Two Different World

Zaafatm
Chapter #13

Part 12. Semakin menggila

Jika kemarin-kemarin Bulan akan teramat susah menahan kesal sebab Ibram, sekarang tidak lagi. Bulan sudah menanamkan bahwa hadirnya Ibram sebagai 'biang rusuh' tersebut adalah kiriman Allah untuk menguatkan iman Bulan.

Seperti yang di katakan bunda, Allah tidak akan memberikan cobaan melebihi batas kemampuan umatnya. Dan Bulan mengakuinya, jika dirinya ikhlas, maka cobaan itu terasa seperti sebuah batu di dalam bangunan. Mengokohkan.

Mungkin kemarin Bulan sempat terkejut atas kedatangan Ibram setelah seminggu menghilang. Tapi untuk hari ini, Bulan sudah mulai terbiasa walau merasa sangat tidak nyaman.

“Bram, jangan ganggu saya,” tegur Bulan kesekian kalinya. Di koridor, Bulan berjalan bersama dengan tumpukan buku tulis yang ia bawa dari ruang guru. Koridor yang sepi, kini malah berubah ramai karena peringatan Bulan serta celotehan unfaedah Ibram

“Gue nggak ganggu. Gue cuman mau nolong, kok,” kilah Ibram berbanding terbalik dengan perbuatannya. Tangannya yang satu terus menarik-narik ujung hijab yang di kenakan Bulan.

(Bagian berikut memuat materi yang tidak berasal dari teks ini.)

<file path="src/rtl/memory_bira.sv">
// Built-in redundancy analysis: merges BIST fault strobes into a table of unique failing rows,
// one spare per entry, then remaps functional addresses onto spares when the run is repairable.
module memory_bira #(
  parameter int unsigned ADDR_WIDTH = 8,
  parameter int unsigned DATA_WIDTH = 32,
  parameter int unsigned NUM_SPARES = 4,
  localparam int unsigned IdxW = (NUM_SPARES > 1) ? $clog2(NUM_SPARES) : 1,
  localparam int unsigned CntW = $clog2(NUM_SPARES + 1)
) (
  input  logic                  clk,
  input  logic                  rst_n,
  input  logic                  bist_start,
  input  logic                  bist_done,
  input  logic                  fault_valid,
  input  logic [ADDR_WIDTH-1:0] fault_addr,
  input  logic [DATA_WIDTH-1:0] fault_bits,
  input  logic                  clear,
  input  logic [ADDR_WIDTH-1:0] func_addr,
  output logic                  remap_hit,
  output logic [IdxW-1:0]       remap_idx,
  output logic                  collecting,
  output logic                  repair_done,
  output logic                  repairable,
  output logic                  overflow,
  output logic [CntW-1:0]       spares_used,
  output logic [15:0]           fault_count,
  input  logic [IdxW-1:0]       rd_idx,
  output logic                  rd_valid,
  output logic [ADDR_WIDTH-1:0] rd_addr,
  output logic [DATA_WIDTH-1:0] rd_bits
);

  typedef enum logic [1:0] {StIdle, StCollect, StDone} state_e;

  state_e state_q, state_d;

  logic [NUM_SPARES-1:0] valid_q, valid_d;
  logic [ADDR_WIDTH-1:0] addr_q [NUM_SPARES];
  logic [ADDR_WIDTH-1:0] addr_d [NUM_SPARES];
  logic [DATA_WIDTH-1:0] bits_q [NUM_SPARES];
  logic [DATA_WIDTH-1:0] bits_d [NUM_SPARES];
  logic [CntW-1:0]       used_q, used_d;
  logic [15:0]           count_q, count_d;
  logic                  ovf_q, ovf_d;
  logic                  remap_hit_q, remap_hit_d;
  logic [IdxW-1:0]       remap_idx_q, remap_idx_d;

  logic                  accept;
  logic [NUM_SPARES-1:0] hit_vec;

  // FSM: state register
  always_ff @(posedge clk) begin
    if (!rst_n) begin
      state_q <= StIdle;
    end else begin
      state_q <= state_d;
    end
  end

  // FSM: next state
  always_comb begin
    state_d = state_q;
    if (clear) begin
      state_d = StIdle;
    end else if (bist_start) begin
      state_d = StCollect;
    end else if (state_q == StCollect && bist_done) begin
      state_d = StDone;
    end
  end

  // FSM: outputs
  always_comb begin
    collecting  = (state_q == StCollect);
    repair_done = (state_q == StDone);
    repairable  = (state_q == StDone) && !ovf_q;
  end

  assign accept = (state_q == StCollect) && fault_valid && !clear && !bist_start;

  // Lookup against registered contents so a repeated new address merges on the next cycle.
  always_comb begin
    hit_vec = '0;
    for (int i = 0; i < NUM_SPARES; i++) begin
      hit_vec[i] = valid_q[i] && (addr_q[i] == fault_addr);
    end
  end

  always_comb begin
    valid_d = valid_q;
    addr_d  = addr_q;
    bits_d  = bits_q;
    used_d  = used_q;
    count_d = count_q;
    ovf_d   = ovf_q;
    if (clear || bist_start) begin
      valid_d = '0;
      used_d  = '0;
      count_d = '0;
      ovf_d   = 1'b0;
      for (int i = 0; i < NUM_SPARES; i++) begin
        addr_d[i] = '0;
        bits_d[i] = '0;
      end
    end else if (accept) begin
      if (count_q != 16'hFFFF) count_d = count_q + 16'd1;
      if (|hit_vec) begin
        for (int i = 0; i < NUM_SPARES; i++) begin
          if (hit_vec[i]) bits_d[i] = bits_q[i] | fault_bits;
        end
      end else if (used_q < CntW'(NUM_SPARES)) begin
        for (int i = 0; i < NUM_SPARES; i++) begin
          if (CntW'(i) == used_q) begin
            valid_d[i] = 1'b1;
            addr_d[i]  = fault_addr;
            bits_d[i]  = fault_bits;
          end
        end
        used_d = used_q + CntW'(1);
      end else begin
        ovf_d = 1'b1;
      end
    end
  end

  always_comb begin
    remap_hit_d = 1'b0;
    remap_idx_d = '0;
    if (repairable) begin
      for (int i = 0; i < NUM_SPARES; i++) begin
        if (valid_q[i] && addr_q[i] == func_addr) begin
          remap_hit_d = 1'b1;
          remap_idx_d = IdxW'(i);
        end
      end
    end
  end

  always_ff @(posedge clk) begin
    if (!rst_n) begin
      valid_q     <= '0;
      used_q      <= '0;
      count_q     <= '0;
      ovf_q       <= 1'b0;
      remap_hit_q <= 1'b0;
      remap_idx_q <= '0;
      for (int i = 0; i < NUM_SPARES; i++) begin
        addr_q[i] <= '0;
        bits_q[i] <= '0;
      end
    end else begin
      valid_q     <= valid_d;
      used_q      <= used_d;
      count_q     <= count_d;
      ovf_q       <= ovf_d;
      remap_hit_q <= remap_hit_d;
      remap_idx_q <= remap_idx_d;
      for (int i = 0; i < NUM_SPARES; i++) begin
        addr_q[i] <= addr_d[i];
        bits_q[i] <= bits_d[i];
      end
    end
  end

  // Unallocated entries are held at zero, so gating on valid yields the required zero read-back.
  always_comb begin
    rd_valid = 1'b0;
    rd_addr  = '0;
    rd_bits  = '0;
    for (int i = 0; i < NUM_SPARES; i++) begin
      if (IdxW'(i) == rd_idx && valid_q[i]) begin
        rd_valid = 1'b1;
        rd_addr  = addr_q[i];
        rd_bits  = bits_q[i];
      end
    end
  end

  assign remap_hit   = remap_hit_q;
  assign remap_idx   = remap_idx_q;
  assign overflow    = ovf_q;
  assign spares_used = used_q;
  assign fault_count = count_q;

endmodule

</file>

“Saya bisa sendiri. Makasih atas tawarannya,” ucap Bulan sembari mempercepat langkahnya. Kadang Bulan merasa heran, cowok itu tidak pernah masuk ke kelas, tapi bagaimana bisa dia bisa masuk ke anggota perwakilan kompetisi cerdas cermat.

“Gue maksa, Lan. Buruan kasih bukunya ke gue,” kukuh Ibram masih enggan melepas tangan yang terkait ke ujung jilbab gadis itu. Ibram terkikik sendiri melihat Bulan berusaha menahan kesal.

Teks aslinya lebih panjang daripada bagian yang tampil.